Following YouTube channel AmazingPhil‘s Oreo “Lick Race” video in June, the UK’s Advertising Standards Authority (ASA) warned vloggers (web video bloggers) that any brands that paid for product promotion within their videos must be clearly disclosed to audiences.
AmazingPhil’s Oreo Lick Race has featured no such disclosure even though the segment did seem clearly sponsored. The ASA’s announcement means all such YouTube (and vlogger) is unlawful in the UK if it does not contain an outright disclaimer.
brandchannel spoke with one UK-based product placement pro about this latest chapter in the UK’s ongoing ham-handed approach to the blurring lines of product placement and native advertising. [more]
“How can you ever create a clear division between content and advertising in a world where brands are so important to consumers,” asked John Barnard, Chairman of Pinewood Studios-based NMG Product Placement.
Barnard—whose NMG group is celebrating three decades in the sector this year and works in projects as high profile as the upcoming Mission Impossible 5 as well as BBC programming—added that just this past weekend BBC’s Strictly Come Dancing (which inspired Dancing with the Stars in the USA) featured the Riverdance Irish dance troupe, which will soon be performing at London’s West End.
“Is that entertainment? Advertising? Product placement? Or useful information for viewers?” Barnard asked.
It’s been about four years since Ofcom, the UK’s independent regulator and authority for the communications industries, opened the doors to paid product placement on UK television. But even then, Ofcom required that “product placement must be signalled clearly, by means of a universal neutral logo.”
As Barnard pointed out, one of the problems of the ASA rule is that it applies only “to UK-created initiatives,” something that would seem to serve only to put British creators at a regulatory disadvantage.
In the U.S., tens of millions of ad dollars are being directed to campaigns with YouTubers and vloggers like Rhett & Link and “Good Mythical Morning.”
For example, YouTube music star Sam Tsui recently inked a partnership with Sour Patch Kids to create a high school-targeted “sweet and sour moments” campaign. The Los Angeles Times reports that 66 percent of media buyers “planned or bought media on YouTube in the last year.”

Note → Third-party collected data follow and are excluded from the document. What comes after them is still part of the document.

**config.mk**
```make
export PLATFORM = sky130hd
export DESIGN_NAME = adder_operand_fork
export DESIGN_NICKNAME = d
export VERILOG_FILES = /design/src/rtl/adder_fifo_pkg.sv /design/src/rtl/operand_skid_buf.sv /design/src/rtl/adder_operand_fork.sv
export SDC_FILE = /design/constraint.sdc
export NUM_CORES = 1
export LEC_CHECK = 0
export ABC_AREA = 1
export BUFFER_PORTS_ARGS = -buffer_cell sky130_fd_sc_hd__buf_2
export CORE_ASPECT_RATIO = 1.5
export CORE_UTILIZATION = 35
export CTS_BUF_LIST = sky130_fd_sc_hd__clkbuf_16
export CTS_CLUSTER_DIAMETER = 40
export DETAILED_ROUTE_END_ITERATION = 8
export PLACE_DENSITY = 0.65
export SETUP_SLACK_MARGIN = 0.15
export SLEW_MARGIN = 15
export SYNTH_ARGS = -nofsm -noshare
export SYNTH_HDL_FRONTEND = slang
export SYNTH_SLANG_ARGS = --single-unit
```
**constraint.sdc**
```tcl
create_clock -name clk_i -period 2.7 [get_ports clk_i]
set_clock_uncertainty 0.2 [all_clocks]
set_input_delay 0.405 -clock clk_i [delete_from_list [all_inputs] [get_ports clk_i]]
set_output_delay 0.405 -clock clk_i [all_outputs]
set_load 0.02 [all_outputs]
```
**src/rtl/adder_fifo_pkg.sv**
```systemverilog
// Shared types and constants for the adder operand fork.
//   operand_t : one operand at the default interface width
//   BUF_DEPTH : entries per branch buffer
//   occ_t     : branch buffer occupancy (0..BUF_DEPTH)
package adder_fifo_pkg;

    localparam int DEFAULT_DATA_IN_WIDTH = 8;
    typedef logic [DEFAULT_DATA_IN_WIDTH-1:0] operand_t;

    localparam int BUF_DEPTH = 2;
    typedef logic [1:0] occ_t;

    localparam occ_t OCC_FULL = occ_t'(BUF_DEPTH);

endpackage

```
**src/rtl/operand_skid_buf.sv**
```systemverilog
// Two-entry FIFO holding one branch of the operand fork.
// Ports:
//   clk       : clock, rising edge
//   rst_n     : synchronous active-low reset, empties buffer and clears storage
//   push      : write push_data (caller guarantees buffer not full)
//   push_data : operand to store
//   ready     : downstream accepts the head entry
//   data      : head entry, driven straight from storage
//   valid     : buffer non-empty
//   occ       : registered occupancy
module operand_skid_buf
    import adder_fifo_pkg::*;
#(
    parameter int W = 8
) (
    input  logic         clk,
    input  logic         rst_n,
    input  logic         push,
    input  logic [W-1:0] push_data,
    input  logic         ready,
    output logic [W-1:0] data,
    output logic         valid,
    output occ_t         occ
);

    logic [W-1:0] mem_reg [BUF_DEPTH];
    logic         wr_ptr_reg;
    logic         rd_ptr_reg;
    occ_t         occ_reg;

    logic do_push;
    logic do_pop;

    assign valid   = (occ_reg != 2'd0);
    assign occ     = occ_reg;
    // Storage is cleared on reset, so the head reads as zero while empty after reset.
    assign data    = mem_reg[rd_ptr_reg];
    assign do_pop  = valid & ready;
    // Guard is redundant with the top-level ready, but keeps the buffer self-protecting.
    assign do_push = push & (occ_reg != OCC_FULL);

    always_ff @(posedge clk) begin
        if (!rst_n) begin
            for (int i = 0; i < BUF_DEPTH; i++) begin
                mem_reg[i] <= '0;
            end
            wr_ptr_reg <= 1'b0;
            rd_ptr_reg <= 1'b0;
            occ_reg    <= 2'd0;
        end else begin
            if (do_push) begin
                mem_reg[wr_ptr_reg] <= push_data;
                wr_ptr_reg          <= ~wr_ptr_reg;
            end
            if (do_pop) begin
                rd_ptr_reg <= ~rd_ptr_reg;
            end
            case ({do_push, do_pop})
                2'b10:   occ_reg <= occ_reg + 2'd1;
                2'b01:   occ_reg <= occ_reg - 2'd1;
                default: occ_reg <= occ_reg;
            endcase
        end
    end

endmodule

```
**src/rtl/adder_operand_fork.sv**
```systemverilog
// Forks a stream of operand pairs {a, b} into two independent valid/ready
// streams, one per adder input port, each backed by a 2-entry buffer.
// Ports:
//   clk_i, arst_n          : clock and synchronous active-low reset
//   pair_a, pair_b         : incoming operand pair
//   pair_valid, pair_ready : input handshake
//   fifo_1_in*             : operand A stream toward adder port 1
//   fifo_2_in*             : operand B stream toward adder port 2
//   pair_count             : pairs accepted since reset, wrapping
module adder_operand_fork
    import adder_fifo_pkg::*;
#(
    parameter int DATA_IN_WIDTH = 8,
    parameter int CNT_WIDTH     = 16
) (
    input  logic                     clk_i,
    input  logic                     arst_n,
    input  logic [DATA_IN_WIDTH-1:0] pair_a,
    input  logic [DATA_IN_WIDTH-1:0] pair_b,
    input  logic                     pair_valid,
    output logic                     pair_ready,
    output logic [DATA_IN_WIDTH-1:0] fifo_1_in,
    output logic                     fifo_1_in_valid,
    input  logic                     fifo_1_in_ready,
    output logic [DATA_IN_WIDTH-1:0] fifo_2_in,
    output logic                     fifo_2_in_valid,
    input  logic                     fifo_2_in_ready
    ,
    output logic [CNT_WIDTH-1:0]     pair_count
);

    localparam int NUM_BRANCHES = 2;

    logic                     run_reg;
    logic [CNT_WIDTH-1:0]     pair_count_reg;
    logic                     accept;

    logic [DATA_IN_WIDTH-1:0] push_data   [NUM_BRANCHES];
    logic                     br_ready    [NUM_BRANCHES];
    logic [DATA_IN_WIDTH-1:0] br_data     [NUM_BRANCHES];
    logic                     br_valid    [NUM_BRANCHES];
    occ_t                     br_occ      [NUM_BRANCHES];

    // run_reg holds pair_ready low during reset and releases it on the first
    // edge that samples arst_n high. Ready depends only on registered state,
    // so there is no combinational path from the downstream readies.
    assign pair_ready = run_reg & (br_occ[0] < OCC_FULL) & (br_occ[1] < OCC_FULL);
    assign accept     = pair_valid & pair_ready;

    assign push_data[0] = pair_a;
    assign push_data[1] = pair_b;
    assign br_ready[0]  = fifo_1_in_ready;
    assign br_ready[1]  = fifo_2_in_ready;

    // Both branches are pushed on the same handshake, which is what keeps the
    // k-th entry of each branch belonging to the same pair.
    generate
        for (genvar gi = 0; gi < NUM_BRANCHES; gi++) begin : g_branch
            operand_skid_buf #(
                .W(DATA_IN_WIDTH)
            ) u_buf (
                .clk       (clk_i),
                .rst_n     (arst_n),
                .push      (accept),
                .push_data (push_data[gi]),
                .ready     (br_ready[gi]),
                .data      (br_data[gi]),
                .valid     (br_valid[gi]),
                .occ       (br_occ[gi])
            );
        end
    endgenerate

    assign fifo_1_in       = br_data[0];
    assign fifo_1_in_valid = br_valid[0];
    assign fifo_2_in       = br_data[1];
    assign fifo_2_in_valid = br_valid[1];
    assign pair_count      = pair_count_reg;

    always_ff @(posedge clk_i) begin
        if (!arst_n) begin
            run_reg        <= 1'b0;
            pair_count_reg <= '0;
        end else begin
            run_reg <= 1'b1;
            if (accept) begin
                pair_count_reg <= pair_count_reg + CNT_WIDTH'(1);
            end
        end
    end

endmodule

```
[After elaboration in Yosys (flattened, before gate mapping)]
Memory sizes are Yosys's and may differ from the RTL's. A register that Yosys moved wholly into a read port is not among the register bits.
Index checks and enable logic that the tools add are counted.
Cells by class
  $add $sub $neg: 5
  magnitude comparators: 2
  equality and inequality tests: 6
  mux-type cells: 20
  bitwise gates (word level): 11
  reduce and logical (&&, ||, !) cells: 6
Operators with widths (number)
  adder 16 x 1 -> 16 bit (second input constant): 1
  2-to-1 mux 1 bit: 16
  2-to-1 mux 8 bit: 2
  OR reduction 8 bit: 2
  case mux 2 bit (2 select lines): 2
  nonzero test 2 bit: 4
  AND 1 bit: 7
  adder 2 x 1 -> 2 bit (second input constant): 2
  equality test 2 x 1 -> 1 bit (second input constant): 2
  equality test 2 bit (second input constant): 2
  less-than comparator 2 bit (second input constant): 2
  inequality test 2 bit (second input constant): 2
  inverter 1 bit: 4
  subtractor 2 x 1 -> 2 bit (second input constant): 2
Storage, ports and cells
  register bits: 25
  memory bits (writable): 32
  input port bits: 21
  word-level logic and storage cells: 60
  memories: 2
Memories
  g_branch[0].u_buf.mem_reg: words 2, width 8, read ports 1, clocked after memory_dff 1, wr ports 2, line operand_skid_buf.sv:26  | logic [W-1:0] mem_reg [BUF_DEPTH];
  g_branch[1].u_buf.mem_reg: words 2, width 8, read ports 1, clocked after memory_dff 1, wr ports 2, line operand_skid_buf.sv:26

[Longest topological paths before layout]
Gate-level depths: netlist of run 1.
  depth in word-level cells: 10
  depth in mapped cells: 9

[Cells and area by module]
From an unflattened synthesis of run 1, not the netlist that was laid out.
Second synthesis, totals
  cell total of the unflattened synthesis: 313
  area, all modules: 2824.0 um2
Modules (own cells, without submodules)
  operand_skid_buf: times used 2, cells each 87, area each 953.4 um2, seq. area each 580.6 um2
  adder_operand_fork: times used 1, cells each 139, area each 917.1 um2, seq. area each 340.3 um2

[Worst setup path before layout of run 1]
OpenSTA, ideal clock, no wires.
  path type: reg2reg
  start: register g_branch[0].u_buf.occ_reg[1]
  end: register g_branch[0].u_buf.occ_reg[1]
  library setup time: 0.122 ns
  arrival: 1.388 ns
  setup slack: 0.989 ns
  cell stages (with the launch flop): 10
  period minus slack after synthesis: 1.711 ns
  path through: dfxtp_1 inv_1 nand2_1 nand2_1 inv_1 ha_1 a21oi_1 o21ai_0 o21ai_0 a21oi_1
Between the ends
  elaborated cells on any way between the ends: 14
  classes of those cells: 2 x add/sub; 1 x order compare; 3 x eq/ne; 1 x mux; 5 x bitwise; 2 x reduce/logical
RTL lines
  start, declared: line operand_skid_buf.sv:29  | occ_t occ_reg;
  start signal, assigned: line operand_skid_buf.sv:59  | 2'b10: occ_reg <= occ_reg + 2'd1;
  start signal, assigned: line operand_skid_buf.sv:60  | 2'b01: occ_reg <= occ_reg - 2'd1;
  start signal, assigned: line operand_skid_buf.sv:61  | default: occ_reg <= occ_reg;
  nonzero test 2 bit (*): line operand_skid_buf.sv:34  | assign valid = (occ_reg != 2'd0);
  via fifo_1_in_valid: line adder_operand_fork.sv:23  | output logic fifo_1_in_valid,
  AND 1 bit (*): line operand_skid_buf.sv:38  | assign do_pop = valid & ready;
  via g_branch[0].u_buf.do_pop: line operand_skid_buf.sv:32  | logic do_pop;
  equality test 2 x 1 -> 1 bit / equality test 2 bit (equally long branches): line operand_skid_buf.sv:58  | case ({do_push, do_pop})
  case mux 2 bit (2 select lines) / nonzero test 2 bit (equally long branches)
The timed path passes the listed nets; every way through them passes the cells marked *.
A chain may end at the register's enable or synchronous reset.

==> results.json, run 1 <==
{
  "status": "finished clean",
  "cp-end-kind": "output port",
  "fin_crit_sh": 0.735,
  "routed_wl_mm": 5.43,
  "post_cts_resized": 0,
  "ys_types": 23,
  "report.final.slew_viol_count": 0,
  "clock_latency_ps": 320,
  "power_density_nw_per_um2": 750,
  "drc": 0,
  "report.power.total_w": 0.00251,
  "areaGrowthSynthToFinish_pct": 24.9,
  "busiest_layer": "met2",
  "grt_pass1_vias": 1916,
  "muxShareOfSynthArea": 0.0673,
  "synth_xor_xnor_area_share": 0.00654,
  "overflow": 0,
  "firstDrtPassIters": 4,
  "max_freq_ghz": 0.504,
  "worst_hold_slack_ps": 217,
  "synth-seq-cells": 59,
  "hold_viol": 0,
  "fin_cells": 457,
  "worst_slack_ps": 717,
  "largest_register_ffs": 32,
  "cts.htree.levels": 3,
  "use_met3": 0.0397,
  "diodes": 0,
  "critPathMaxFanout": 8,
  "fin_crit_ps": 1980,
  "num-fill-cells": 735,
  "cts.sinks": 59,
  "crit_type": "flip-flop to output port",
  "dieArea_um2": 8010,
  "cts_setup_buffers": 0,
  "core_area_um2": 7320,
  "gp_congestion": 0.778,
  "cts.clk_slew.worst_paths_ps": 50,
  "synth_area_leader_cell": "edfxtp_1",
  "wl_per_cell_um": 11.9,
  "ant_nets": 0,
  "hold_buffers": 0,
  "synth_area_per_cell_um2": 9.23,
  "vias": 2028,
  "use_met2": 0.260,
  "drive_gt1_frac": 0.266,
  "grt_util_met1": 0.161,
  "synth_simple_gate_area_share": 0.219,
  "grt_setup_unrepaired": "no",
  "cts_tree": "done",
  "syn_inst": 290,
  "synth_fa_ha_area_frac": 0.0140,
  "cts_buffers": 9,
  "synth_top_family_by_area": "simple AND/OR/NAND/NOR gates",
  "crit_required_ps": 2100,
  "setup_viol": 0,
  "tightest_slew_ps": 345,
  "p_leak_nw": 1.56,
  "num_rows": 38,
  "die_x_um": 73.4,
  "dp_cells": 441,
  "setup_tns_ps": 0,
  "relSlewSlack": 0.770,
  "synth_compound_area_frac": 0.0565,
  "viasPerCell": 4.44,
  "start_util": 0.366,
  "arrival_ps": 1380,
  "cts_root_buf": "clkbuf_16",
  "syn_area_um2": 2680,
  "synth_area_leaders": "edfxtp_1 36%, dfxtp_1 20%, nor2_1 7.6%, mux2_2 6.7%, inv_1 6.6%",
  "ir_drop_mv": 0.401,
  "yosysSeqAreaShare": 0.561,
  "io_buffers": 55,
  "grt_max_degree": 26,
  "dp_worst_setup_slack_ps": 763,
  "gr-usage-all-layers": 0.146,
  "pin_count": 56,
  "die_y_um": 109,
  "nets": 376,
  "holdCritPathClass": "primary input to flip-flop",
  "syn-num-nets": 314,
  "synth_top_area_frac": 0.359,
  "ys_warn_count": 0,
  "grt_pass1_wl_mm": 8.69,
  "ctsLongestPathBuffers": 2,
  "dp_hpwl_mm": 4.10,
  "startpoint_type": "flip-flop",
  "antenna_found_initial": 0,
  "max_cap_violations": 0,
  "drt_iter0_drc": 98
}
metal layers:
metal	wire length [um]	part of all wire
met5	0	0
met1	2320	0.43
met4	78	0.014
met2	2820	0.52
met3	210	0.039
synth_stat cells (all sizes together):
library cell	n
o21ai	12
buf	1
nor3b	1
nor2	59
nor3	3
inv	47
mux2	16
edfxtp	32
xnor2	2
nand3	11
nand2	49
a31oi	1
nand4	5
clkbuf	4
dfxtp	27
ha	3
a21oi	17
worst max-delay path: stages (launching register included):
cell,delay [ps]
dfxtp_1,520
mux2_2,380
buf_2,160
cell type report:
cell class                      instances  area [um^2]  area share
Tap cell                              100          125      0.0374
Sequential cell                        59         1500       0.449
Clock buffer                            9          225      0.0674
Timing Repair Buffer                   56          283      0.0846
Inverter                               47          176      0.0528
Multi-Input combinational cell        179          973       0.291
Clock inverter                          7         58.8      0.0176
logic make-up (layout without fill, tap and decap cells):
logic type               after synthesis  in the layout
AO/OA/AOI/OAI                         30             30
XOR/XNOR                               2              2
multiplexers                          16             16
adder cells (fa/ha/maj)                3              3
buffers and inverters                 52            119
flip-flops                            59             59
AND/OR/NAND/NOR                      128            128
per-stage QoR:
step                       util  area [um^2]
after floorplan               -         2680
after global placement    0.418         3060
after detailed placement  0.418         3060
after CTS                 0.457         3340
after global routing      0.457         3340
final                     0.457         3340
placed cells by master (no fill, tap or decap), types with 4 or more instances in the layout:
| master | netlist | final |
|---|---|---|
| a21oi_1 | 17 | 17 |
| nand3_1 | 10 | 10 |
| edfxtp_1 | 32 | 32 |
| inv_1 | 47 | 47 |
| dfxtp_1 | 27 | 27 |
| nor2_1 | 54 | 54 |
| nand4_1 | 5 | 5 |
| nand2_1 | 45 | 45 |
| buf_2 | 0 | 55 |
| clkbuf_16 | 0 | 9 |
| nand2_2 | 4 | 4 |
| mux2_2 | 16 | 16 |
| o21ai_0 | 11 | 11 |
path summary, 6_finish.rpt:
path | startpoint | slack [ps] | cells past startpoint | to
worst max-delay path | flip-flop | 720 | 2 | fifo_2_in[2]
worst min register to register | g_branch[0].u_buf.rd_ptr_reg | 260 | 1 | g_branch[0].u_buf.rd_ptr_reg
worst min-delay path | pair_a[7] | 220 | 3 | g_branch[0].u_buf.mem_reg[1][7]
worst max register to register | g_branch[1].u_buf.occ[1] | 840 | 5 | g_branch[1].u_buf.mem_reg[0][7]
where the power goes:
part | internal [W] | leakage (nW) | switching (W)
combinational | 0.000142 | 0.869 | 0.000235
sequential | 0.00102 | 0.552 | 0.0000501
clock | 0.000699 | 0.138 | 0.000364
Note: power is estimated with default switching activity, not from simulation.
==> run 2, diff against run 1 <==
clock period = 2 ns   (was 2.7 ns; I/O delays follow)
==> run 2 against run 1 <==
Against the previous run: sequential power up 35%; total power up 41%; cell count grew 0.66%; critical path depth did not move; first-iteration DRC count grew 14%.
==> results.json, run 2 (same netlist as run 1, synthesis figures left out) <==
{
  "p_clk_frac": 0.445,
  "die_x_um": 73.4,
  "dieArea_um2": 8010,
  "holdCritPathClass": "primary input to flip-flop",
  "areaGrowthSynthToFinish_pct": 26.8,
  "drive_gt1_frac": 0.283,
  "viasPerCell": 4.44,
  "die_y_um": 109,
  "grt_setup_unrepaired": "no",
  "tightest_slew_ps": 373,
  "ant_nets": 0,
  "grt_max_degree": 26,
  "cts_buffers": 9,
  "grt_pass1_vias": 1999,
  "routed_wl_mm": 5.31,
  "overflow": 0,
  "hold_viol": 0,
  "gp_congestion": 0.778,
  "seq_power_share": 0.408,
  "max_cap_violations": 0,
  "status": "finished clean",
  "critPathMaxFanout": 8,
  "cpPeakStageDelay_ps": 440,
  "worst_slack_ps": 212,
  "arrival_ps": 1290,
  "swShare": 0.250,
  "grt_pass1_wl_mm": 8.82,
  "dp_hpwl_mm": 3.90,
  "gr-usage-all-layers": 0.149,
  "io_buffers": 55,
  "diodes": 0,
  "cts_setup_buffers": 0,
  "fin_crit_ps": 1790,
  "cts.htree.levels": 3,
  "post-route-util": 0.464,
  "power_density_nw_per_um2": 1040,
  "combPwrFrac": 0.146,
  "cts.clk_slew.worst_paths_ps": 50,
  "drc": 0,
  "setup_tns_ps": 0,
  "ir_drop_mv": 0.533,
  "vias": 2044,
  "p_leak_nw": 1.59,
  "worst-r2r-cell-count": 9,
  "report.power.total_w": 0.00353,
  "largest_register_ffs": 32,
  "antenna_found_initial": 0,
  "placedInstanceArea_um2": 3080,
  "critPathSlowestCell": "dfxtp_2",
  "mostFrequentLayoutCell": "buf_2",
  "hold_depth": 3,
  "startpoint_type": "flip-flop",
  "crit_required_ps": 1500,
  "num_rows": 38,
  "clock_latency_ps": 320,
  "start_util": 0.366,
  "report.final.slew_viol_count": 0,
  "firstDrtPassIters": 4,
  "relSlewSlack": 0.751,
  "final_cell_mix": "55 x buf_2, 54 x nor2_1, 47 x inv_1",
  "crit_type": "flip-flop to output port",
  "max_freq_ghz": 0.559,
  "cts.sinks": 59,
  "cts_root_buf": "clkbuf_16",
  "p_switching_w": 0.000885,
  "pin_count": 56,
  "cts_tree": "done",
  "dp_worst_setup_slack_ps": 275,
  "ctsLongestPathBuffers": 2,
  "setup_viol": 0,
  "fin_crit_sh": 0.894,
  "power.internal_w": 0.00265,
  "final_area_um2": 3390,
  "wl_per_cell_um": 11.5,
  "cp-end-kind": "output port",
  "core_area_um2": 7320,
  "nets": 379,
  "path_cells": "mux2_2 -> buf_2",
  "drt_iter0_drc": 112
}
==> run 2: changes by cell type in the layout (fill, tap and decap cells not counted), sizes merged <==
cell | before | now
buf | 56 | 59
bufinv | 1 | 2
clkinvlp | 1 | 0
==> run 2: layout make-up <==
| type | count | area (um^2) |
|---|---|---|
| fillers | 727 | 3930 |
| clock inverters | 7 | 82.6 |
| well taps | 100 | 125 |
| clock buffers | 9 | 225 |
| multi-input cells | 179 | 976 |
| repair buffers | 59 | 305 |
| flip-flops and latches | 59 | 1500 |
| inverters | 47 | 176 |
==> run 2: power groups by stage <==
stage	Combinational (W)	Sequential (W)	Clock [W]
global placement	0.000513	0.00146	0
finish	0.000517	0.00144	0.00157
CTS	0.000526	0.00145	0.00160
detailed placement	0.000522	0.00147	0
floorplan	0.000390	0.00144	0
global route	0.000573	0.00146	0.00166
==> run 2: routing by layer <==
metal	vias up	GRT usage	wire, um
li1	1068	-	-
met1	926	0.156	2150
met2	40	0.260	2810
met3	10	0.0462	215
met4	0	0.0838	125
met5	-	0	0
==> run 2: critical path, delay by kind of cell (launching register included) <==
family / cells / cell delay, ps
flip-flops: 1 / 440
buffers and inverters: 1 / 160
multiplexers: 1 / 370
==> run 2: repair_timing <==
action | CTS | global route
endpoints found under the setup margin | 16 | 3
resized for setup | 2 | 4
endpoints found under the hold margin | 0 | 0
hold buffers | 0 | 0
==> run 2: metrics by stage <==
step,hold slack [ps],std cells
final,92.2,460
after global routing,108,460
after CTS,83.9,460
after detailed placement,245,444
after global placement,235,444
after floorplan,128,290
==> run 2: final timing paths <==
path / from / endpoint / slack (ps)
max: flip-flop / fifo_1_in[5] / 210
min: pair_b[3] / g_branch[1].u_buf.mem_reg[1][3] / 90
max reg2reg: g_branch[1].u_buf.occ[1] / g_branch[1].u_buf.occ[1] / 250
min reg2reg: g_branch[0].u_buf.rd_ptr_reg / g_branch[0].u_buf.rd_ptr_reg / 250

And then there is Universal Music, which is now teamed with tech company MirriAd to digitally insert new product placements in old videos. Those digital MirriAd product placements will not come with inserted disclosures, however,
For the record, the U.S. is not some disclosure-free wild west. The FTC does maintain a Dot Com Disclosures guide, but it does not carry the force of law.
“Life is full of brands,” Barnard commented. “The politician on the news promoting himself and his party is advertising. Where would the content for chat shows come from without Brad Pitt promoting his latest film, or footage from the latest fashion show, or Broadway opening? At the end of the day, guidelines cannot cope with this 21st Century reality. It’s the viewer who exercises control. Too much gratuitous brand inclusion equals consumer rejection. Sympathetic brand inclusion equals consumer appreciation.”
Barnard’s trust-the-audience reasoning is not conjecture. In 2012, just a year after the U.K. relaxed its rules, TV shows that overdid product placement generated waves of criticism from viewers.
Barnard says one need not look further than the recent controversy over James Bond story author William Boyd taking six figures to promote Land Rover in his new novella, The Vanishing Game.
“The latest best seller from one of America’s top crime thriller writers [The Escape by David Baldacci] mentions Lexus five times as a quality upscale vehicle and its price. Is that product placement, or just the author using a well established brand as a creative shortcut to explain an important aspect of the character’s life?”